▶ [Exercise description] Which of the lines in the records below hold the string "types"? Copy every one of them.

▶ [Study material]
━━━━━━━━━━━━━━━━━━━━━━━━━━━━━━

## config.mk

```make
export PLATFORM = sky130hd
export DESIGN_NAME = touch_contact_message_tracker_core
export DESIGN_NICKNAME = d
export VERILOG_FILES = /design/src/rtl/tcmt_pkg.sv /design/src/rtl/tcmt_contact_update.sv /design/src/rtl/touch_contact_message_tracker_core.sv
export SDC_FILE = /design/constraint.sdc
export NUM_CORES = 1
export LEC_CHECK = 0
export ABC_CLOCK_PERIOD_IN_PS = 8800
export BUFFER_PORTS_ARGS = -buffer_cell sky130_fd_sc_hd__buf_2
export CAP_MARGIN = 20
export CORE_MARGIN = 5
export CORE_UTILIZATION = 39
export DETAILED_ROUTE_END_ITERATION = 16
export HOLD_SLACK_MARGIN = 0.03
export PLACE_DENSITY = 0.65
export SLEW_MARGIN = 0
export SYNTH_ARGS = -nofsm -noshare
export SYNTH_HDL_FRONTEND = slang
export SYNTH_HIERARCHICAL = 1
export SYNTH_SLANG_ARGS = --single-unit
```

## constraint.sdc

```tcl
create_clock -name clk_i -period 8.8 [get_ports clk_i]
set_input_delay 0.44 -clock clk_i [delete_from_list [all_inputs] [get_ports clk_i]]
set_output_delay 0.44 -clock clk_i [all_outputs]
set_load 0.005 [all_outputs]
```

## src/rtl/tcmt_pkg.sv

```systemverilog
package tcmt_pkg;

  localparam int unsigned CONTACTS = 10;
  localparam int unsigned CI_W     = 4;

  localparam int unsigned IN_TDATA_W  = 56;
  localparam int unsigned OUT_TDATA_W = 56;
  localparam int unsigned OUT_TUSER_W = 3;

  localparam int unsigned CFG_IDX_W  = 3;
  localparam int unsigned CFG_DATA_W = 8;

  localparam logic [7:0] HOVER_THRESHOLD_RST = 8'd6;

  // result kind, carried on tuser
  typedef enum logic [2:0] {
    KIND_SCREEN    = 3'd0,
    KIND_CONTACT   = 3'd1,
    KIND_SELF_TEST = 3'd2,
    KIND_COMMAND   = 3'd3,
    KIND_UNHANDLED = 3'd4
  } kind_e;

  typedef enum logic [CFG_IDX_W-1:0] {
    CFG_SCREEN_ID        = 3'd0,
    CFG_FIRST_CONTACT_ID = 3'd1,
    CFG_CONTACTS_IN_USE  = 3'd2,
    CFG_SELF_TEST_ID     = 3'd3,
    CFG_COMMAND_ID       = 3'd4,
    CFG_SELF_TEST_PRES   = 3'd5,
    CFG_HOVER_THRESHOLD  = 3'd6
  } cfg_idx_e;

  // contact event codes (byte 0, bits 3..0)
  localparam logic [3:0] EV_MOVE        = 4'd1;
  localparam logic [3:0] EV_UNSUP       = 4'd2;
  localparam logic [3:0] EV_SUP         = 4'd3;
  localparam logic [3:0] EV_DOWN        = 4'd4;
  localparam logic [3:0] EV_UP          = 4'd5;
  localparam logic [3:0] EV_UNSUP_SUP   = 4'd6;
  localparam logic [3:0] EV_UNSUP_UP    = 4'd7;
  localparam logic [3:0] EV_DOWN_SUP    = 4'd8;

  // contact type codes (byte 0, bits 6..4)
  localparam logic [2:0] TY_FINGER = 3'd1;
  localparam logic [2:0] TY_STYLUS = 3'd2;

  localparam logic [1:0] TOOL_UNKNOWN = 2'd0;

  localparam int unsigned CMD_RESET_BIT = 7;

  typedef struct packed {
    logic [1:0]  tool;
    logic        tip;
    logic        in_view;
    logic        conf;
    logic [15:0] x;
    logic [15:0] y;
  } contact_rec_t;

  // decoded contact message handed to the record update
  typedef struct packed {
    logic [7:0] byte0;
    logic [7:0] byte1;
    logic [7:0] byte2;
    logic [7:0] byte3;
    logic [7:0] byte4;
    logic [7:0] byte5;
  } msg_bytes_t;

endpackage

```

## src/rtl/tcmt_contact_update.sv

```systemverilog
module tcmt_contact_update
  import tcmt_pkg::*;
(
  input  contact_rec_t rec_i,
  input  msg_bytes_t   msg_i,
  input  logic [7:0]   hover_threshold_i,
  output contact_rec_t rec_o
);

  logic [3:0] ev;
  logic [2:0] ty;
  logic       pos_upd;

  assign ev = msg_i.byte0[3:0];
  assign ty = msg_i.byte0[6:4];

  assign pos_upd = (ev == EV_MOVE) || (ev == EV_DOWN) || (ev == EV_DOWN_SUP) ||
                   (ev == EV_UP) || (ev == EV_UNSUP_UP) || (ev == EV_UNSUP);

  always_comb begin
    rec_o          = rec_i;
    rec_o.tool     = ((ty == TY_FINGER) || (ty == TY_STYLUS)) ? ty[1:0] : TOOL_UNKNOWN;
    rec_o.in_view  = 1'b1;
    // unknown types leave the tip alone
    if (ty == TY_FINGER) begin
      if ((ev == EV_DOWN) || (ev == EV_MOVE)) rec_o.tip = 1'b1;
    end else if (ty == TY_STYLUS) begin
      rec_o.tip = (msg_i.byte5 > hover_threshold_i);
    end
    // lift events win over any press
    if ((ev == EV_UP) || (ev == EV_UNSUP_SUP)) rec_o.tip = 1'b0;
    if (pos_upd) begin
      rec_o.x = {msg_i.byte2, msg_i.byte1};
      rec_o.y = {msg_i.byte4, msg_i.byte3};
    end
    rec_o.conf = !((ev == EV_SUP) || (ev == EV_UNSUP_SUP) || (ev == EV_DOWN_SUP));
  end

endmodule

```

## src/rtl/touch_contact_message_tracker_core.sv

```systemverilog
// Touch contact message tracker. Each input beat is one controller message
// (message id plus six data bytes); each output beat is one classified result.
// The id is matched in priority order against the screen-status id, the
// self-test id, the contact id range (first contact id onward,
// contacts_in_use ids, capped at CONTACTS, none when zero) and the command id;
// anything else is reported as unhandled with its status byte. A screen
// message with zero fingers clears tool, tip, in-range and confidence of all
// contacts. Contact messages update a per-contact record held in flops and
// return the updated record. Timing: one message per clock while the output
// is not back-pressured; a message lands in the input register, the record
// update and classification are done in combinational logic after it, and
// the result is then registered in the output register, together with the
// table read-modify-write, so back-to-back messages to the same contact see
// each other's updates. Configuration writes take effect on the next edge
// and are expected only while the block is idle. No clearing pass: reset
// clears the table at once.
module touch_contact_message_tracker_core
  import tcmt_pkg::*;
(
  input  logic                   clk_i,
  input  logic                   rst_ni,

  input  logic                   cfg_we_i,
  input  logic [CFG_IDX_W-1:0]   cfg_index_i,
  input  logic [CFG_DATA_W-1:0]  cfg_wdata_i,

  input  logic                   s_axis_tvalid,
  output logic                   s_axis_tready,
  // [7:0] message id, [15:8] byte0, [23:16] byte1, [31:24] byte2,
  // [39:32] byte3, [47:40] byte4, [55:48] byte5
  input  logic [IN_TDATA_W-1:0]  s_axis_tdata,

  output logic                   m_axis_tvalid,
  input  logic                   m_axis_tready,
  // [3:0] contact_index, [5:4] tool_kind, [6] tip_down, [7] in_range_flag,
  // [8] confident, [24:9] pos_x, [40:25] pos_y, [41] all_cleared,
  // [42] run_self_test, [50:43] status_byte, [55:51] zero
  output logic [OUT_TDATA_W-1:0] m_axis_tdata,
  // [2:0] kind
  output logic [OUT_TUSER_W-1:0] m_axis_tuser
);

  // configuration registers
  logic [7:0] screen_id_q, first_id_q, self_test_id_q, command_id_q, hover_thr_q;
  logic [3:0] contacts_in_use_q;
  logic       self_test_pres_q;

  always_ff @(posedge clk_i or negedge rst_ni) begin
    if (!rst_ni) begin
      screen_id_q       <= '0;
      first_id_q        <= '0;
      contacts_in_use_q <= '0;
      self_test_id_q    <= '0;
      command_id_q      <= '0;
      self_test_pres_q  <= 1'b0;
      hover_thr_q       <= HOVER_THRESHOLD_RST;
    end else if (cfg_we_i) begin
      unique case (cfg_index_i)
        CFG_SCREEN_ID:        screen_id_q       <= cfg_wdata_i;
        CFG_FIRST_CONTACT_ID: first_id_q        <= cfg_wdata_i;
        CFG_CONTACTS_IN_USE:  contacts_in_use_q <= cfg_wdata_i[3:0];
        CFG_SELF_TEST_ID:     self_test_id_q    <= cfg_wdata_i;
        CFG_COMMAND_ID:       command_id_q      <= cfg_wdata_i;
        CFG_SELF_TEST_PRES:   self_test_pres_q  <= cfg_wdata_i[0];
        CFG_HOVER_THRESHOLD:  hover_thr_q       <= cfg_wdata_i;
        default: ;
      endcase
    end
  end

  // pipeline control: input register, then result register
  logic s1_valid_q, out_valid_q, advance;

  assign advance       = !out_valid_q || m_axis_tready;
  assign s_axis_tready = !s1_valid_q || advance;

  logic [7:0] id_q;
  msg_bytes_t msg_q;

  always_ff @(posedge clk_i or negedge rst_ni) begin
    if (!rst_ni) begin
      s1_valid_q  <= 1'b0;
      out_valid_q <= 1'b0;
    end else begin
      if (s_axis_tready) s1_valid_q  <= s_axis_tvalid;
      if (advance)       out_valid_q <= s1_valid_q;
    end
  end

  always_ff @(posedge clk_i) begin
    if (s_axis_tvalid && s_axis_tready) begin
      id_q  <= s_axis_tdata[7:0];
      msg_q <= {s_axis_tdata[15:8], s_axis_tdata[23:16], s_axis_tdata[31:24],
                s_axis_tdata[39:32], s_axis_tdata[47:40], s_axis_tdata[55:48]};
    end
  end

  // classification
  logic [3:0]      n_used;
  logic [7:0]      id_diff;
  logic            contact_hit;
  logic [CI_W-1:0] ci;

  assign n_used       = (contacts_in_use_q > CI_W'(CONTACTS)) ? CI_W'(CONTACTS)
                                                               : contacts_in_use_q;
  assign id_diff      = id_q - first_id_q;
  assign contact_hit  = (n_used != '0) && (id_q >= first_id_q) &&
                        (id_diff < {4'd0, n_used});
  assign ci           = id_diff[CI_W-1:0];

  kind_e kind;

  always_comb begin
    priority if (id_q == screen_id_q) kind = KIND_SCREEN;
    else if (id_q == self_test_id_q)  kind = KIND_SELF_TEST;
    else if (contact_hit)             kind = KIND_CONTACT;
    else if (id_q == command_id_q)    kind = KIND_COMMAND;
    else                              kind = KIND_UNHANDLED;
  end

  // contact table
  contact_rec_t table_q [CONTACTS];
  contact_rec_t rec_new;
  logic         clear_all;
  logic         fire;

  assign fire      = s1_valid_q && advance;
  assign clear_all = (kind == KIND_SCREEN) && (msg_q.byte1 == 8'd0);

  tcmt_contact_update u_update (
    .rec_i             (table_q[ci]),
    .msg_i             (msg_q),
    .hover_threshold_i (hover_thr_q),
    .rec_o             (rec_new)
  );

  always_ff @(posedge clk_i or negedge rst_ni) begin
    if (!rst_ni) begin
      for (int k = 0; k < CONTACTS; k++) table_q[k] <= '0;
    end else if (fire) begin
      if (clear_all) begin
        for (int k = 0; k < CONTACTS; k++) begin
          table_q[k].tool     <= TOOL_UNKNOWN;
          table_q[k].tip      <= 1'b0;
          table_q[k].in_view  <= 1'b0;
          table_q[k].conf     <= 1'b0;
        end
      end else if (kind == KIND_CONTACT) begin
        table_q[ci] <= rec_new;
      end
    end
  end

  // result assembly
  logic [OUT_TDATA_W-1:0] res_d, res_q;
  kind_e                  kind_q;
  contact_rec_t           rec_out;
  logic [7:0]             status_d;
  logic                   run_st_d;

  always_comb begin
    rec_out  = (kind == KIND_CONTACT) ? rec_new : '0;
    status_d = ((kind == KIND_SELF_TEST) || (kind == KIND_COMMAND) ||
                (kind == KIND_UNHANDLED)) ? msg_q.byte0 : 8'd0;
    run_st_d = (kind == KIND_COMMAND) && self_test_pres_q && msg_q.byte0[CMD_RESET_BIT];
    res_d    = {5'd0, status_d, run_st_d, clear_all, rec_out.y, rec_out.x,
                rec_out.conf, rec_out.in_view, rec_out.tip, rec_out.tool,
                (kind == KIND_CONTACT) ? ci : CI_W'(0)};
  end

  always_ff @(posedge clk_i) begin
    if (fire) begin
      res_q  <= res_d;
      kind_q <= kind;
    end
  end

  assign m_axis_tvalid = out_valid_q;
  assign m_axis_tdata  = res_q;
  assign m_axis_tuser  = kind_q;

`ifndef ASSERT_OFF
  a_ready_only_stalls: assert property (@(posedge clk_i) disable iff (!rst_ni)
    !s_axis_tready |-> (s1_valid_q && out_valid_q && !m_axis_tready))
    else $error("input stalled without a stalled output");

  a_accept_loads: assert property (@(posedge clk_i) disable iff (!rst_ni)
    (s_axis_tvalid && s_axis_tready) |=> s1_valid_q)
    else $error("accepted beat missing from input register");

  a_contact_fields_zero: assert property (@(posedge clk_i) disable iff (!rst_ni)
    (m_axis_tvalid && (m_axis_tuser != KIND_CONTACT)) |-> (m_axis_tdata[40:0] == '0))
    else $error("contact fields set on non-contact result");

  a_cleared_only_screen: assert property (@(posedge clk_i) disable iff (!rst_ni)
    (m_axis_tvalid && m_axis_tdata[41]) |-> (m_axis_tuser == KIND_SCREEN))
    else $error("all_cleared on non-screen result");

  a_index_bound: assert property (@(posedge clk_i) disable iff (!rst_ni)
    (fire && (kind == KIND_CONTACT)) |-> ({4'd0, ci} < 8'(CONTACTS)))
    else $error("contact index beyond table");
`endif

endmodule
```

==> flow_metrics.tcl <==
set metrics [dict create \
    outcome "finished, final reports clean" \
    hold_ws_ns 0.1359 \
    numPortBuffers 127 \
    r2r-end "table_q[300]$_DFFE_PN0P_" \
    crit_start "id_q[2]$_DFFE_PP_" \
    die_w_um 254.3 \
    hold_viol_final 0 \
    holdCritPathClass "in -> reg" \
    relSlewSlack_pct 32.86 \
    preCtsSetupSlack_ns 2.680 \
    critPathLaunchType "flop" \
    numCtsBuffers 52 \
    vdd_drop_max_mv 0.1830 \
    grt_use_total_pct 16.60 \
    use_met2_pct 27.45 \
    setup_violations 0 \
    layout_setup_ws_ns 2.683 \
    placeableCoreArea_um2 59020 \
    via_count 13070 \
    fp.dieArea_um2 64660 \
    fin_crit_sh_pct 69.51 \
    via_per_inst 5.308 \
    first_iter_violations 894 \
    reg2reg_depth 16 \
    drtPass1Iterations 8 \
    place_congestion 0.7819 \
    whs_path_depth 3 \
    tightest_slew_ns 1.007 \
    power_leakage_nw 11.93 \
    grt_use_met1_pct 22.89 \
    busiest_layer "met2" \
    fin_setup_tns_ns 0 \
    slew_viol_final 0 \
    clockBufferDepth 3 \
    cts_tree "done" \
    place_inst 2307 \
    synth_warnings 6 \
    worstSetupPathType "reg -> reg" \
    cts.clk_slew.worst_paths_ns 0.06 \
    grt_pass1_vias 14320 \
    r2r_slack_ns 2.68 \
    fin_crit_ns 6.117 \
    wire_per_inst_um 21.83 \
    hp-start "m_axis_tready" \
    r2r-start "id_q[2]$_DFFE_PP_" \
    root_buffer "clkbuf_16" \
    die_h_um 254.3 \
    cp-end-kind "flop" \
    cts_sinks 487 \
    nFillCells 5216 \
    start_util_pct 39.44 \
    layout-area-overhead-vs-synth_pct 13.99 \
    grt_pass1_wl_um 84650 \
    skew_ns 0.01678 \
    met3_usage_pct 2.957 \
    hpwl_um 32210 \
    grt_max_degree 133 \
    drc 0 \
    fmax_ghz 0.1635 \
    wl_um 53780 \
    worst_ep_required_time_ns 9.28 \
    hold_end "m_axis_tvalid$_DFFE_PN0P_" \
    avgSynthCellArea_um2 15.37 \
    synthCells 1514 \
    drive_above_1_share_pct 41.42 \
    rsz0062_at_grt "no" \
    diodes 0 \
    post_cts_resized 0 \
    clk_latency_ns 0.60 \
    p_per_area_nw_per_um2 212.7 \
    syn_area_um2 23270 \
    crit_fanout 50 \
    finalNetCount 1740 \
    antenna_left 0 \
    htree_levels 2 \
    rows 89 \
    cp.arrival_ns 6.60 \
    stdcell_count 2463 \
    antenna_found_initial 0 \
    maxCapViolCount 0 \
    grt_overflow 0 \
    ios 133 \
]
## stage by stage
| step | instance area [um2] | utilization [%] | power [W] |
|---|---|---|---|
| 2_1_floorplan | 23290 | - | 0.003105 |
| 3_3_place_gp | 24180 | 40.97 | 0.003390 |
| 3_5_place_dp | 24180 | 40.97 | 0.003411 |
| 4_1_cts | 26520 | 44.93 | 0.005707 |
| 5_1_grt | 26530 | 44.95 | 0.005869 |
| 6_report | 26530 | 44.95 | 0.005643 |
## registers in the layout, summed over array words and instances (netlist names)
name               count
screen_id_q            8
hover_thr_q            8
command_id_q           8
table_q              330
first_id_q             8
contacts_in_use_q      4
m_axis_tuser           3
msg_q                 48
self_test_id_q         8
s1_valid_q             1
m_axis_tvalid          1
id_q                   8
self_test_pres_q       1
m_axis_tdata          51
## worst max-delay path, stage by stage (launching register included)
cell and delay [ns]:
edfxtp_1 0.48, ha_1 0.42, nor2_1 0.07, a21oi_1 0.23, nor2_1 0.12, nor2_4 0.09, buf_4 0.62, ha_1 0.40
o211ai_1 0.11, a41oi_1 0.09, a2111oi_4 0.38, nand4_1 0.20, nor4b_4 0.59, buf_4 0.66, nor4b_4 0.50, buf_4 0.60
mux2_2 0.40
## layer usage
metal	wire length (um)	share of wire, %
met3	2532	4.7
met4	1062	2.0
met2	26000	48
met1	24180	45
met5	0	0
## cells in the final DEF (no fill, tap or decap), types with 7 or more instances in the layout
master           n
dfrtp_1        375
mux2_4         215
mux2_2         164
buf_2          126
edfxtp_1       110
nand2_1         93
mux4_2          66
dlygate4sd3_1   58
clkbuf_16       54
and2_1          49
a21oi_1         47
a221o_1         34
inv_1           27
buf_4           25
ha_1            18
xnor2_1         17
o21ai_0         15
clkbuf_1        14
nor2_1          11
nand2b_1        10
nand3_1         10
mux2_1          10
xor2_1           9
nor4_1           8
clkinv_2         8
mux2i_1          8
nand4_1          7
clkinv_1         7
## power breakdown
group          switching (W)  internal, W
combinational       0.000549     0.000336
clock               0.000913      0.00135
sequential         0.0000648      0.00243
total                0.00153      0.00412
## final cells by class
| cell class | instances | area (um2) | share of cell area, % |
|---|---|---|---|
| Tap cell | 773 | 967.2 | 3.646 |
| Clock inverter | 22 | 270.3 | 1.019 |
| Sequential cell | 487 | 12740 | 48.02 |
| Inverter | 29 | 110.1 | 0.4150 |
| Timing Repair Buffer | 213 | 1449 | 5.461 |
| Multi-Input combinational cell | 865 | 9508 | 35.84 |
| Clock buffer | 74 | 1486 | 5.603 |
## how the worst max path moves through the flow
stage	endpoint	slack (ns)	cells past startpoint
floorplan	table_q[116]$_DFFE_PN0P_	4.51	17
global placement	table_q[299]$_DFFE_PN0P_	2.83	16
detailed placement	table_q[311]$_DFFE_PN0P_	2.68	16
CTS	table_q[298]$_DFFE_PN0P_	2.64	16
global route	table_q[311]$_DFFE_PN0P_	2.30	16
finish	table_q[300]$_DFFE_PN0P_	2.68	16
## timing repair
action	CTS	global route
buffers inserted	0	0
hold buffers	58	0
hold endpoints to repair	175	0
endpoints found under the setup margin	0	0
Note: power is estimated with default switching activity, not from simulation.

━━━━━━━━━━━━━━━━━━━━━━━━━━━━━━

▶ [Solution for this exercise]
    // unknown types leave the tip alone
## cells in the final DEF (no fill, tap or decap), types with 7 or more instances in the layout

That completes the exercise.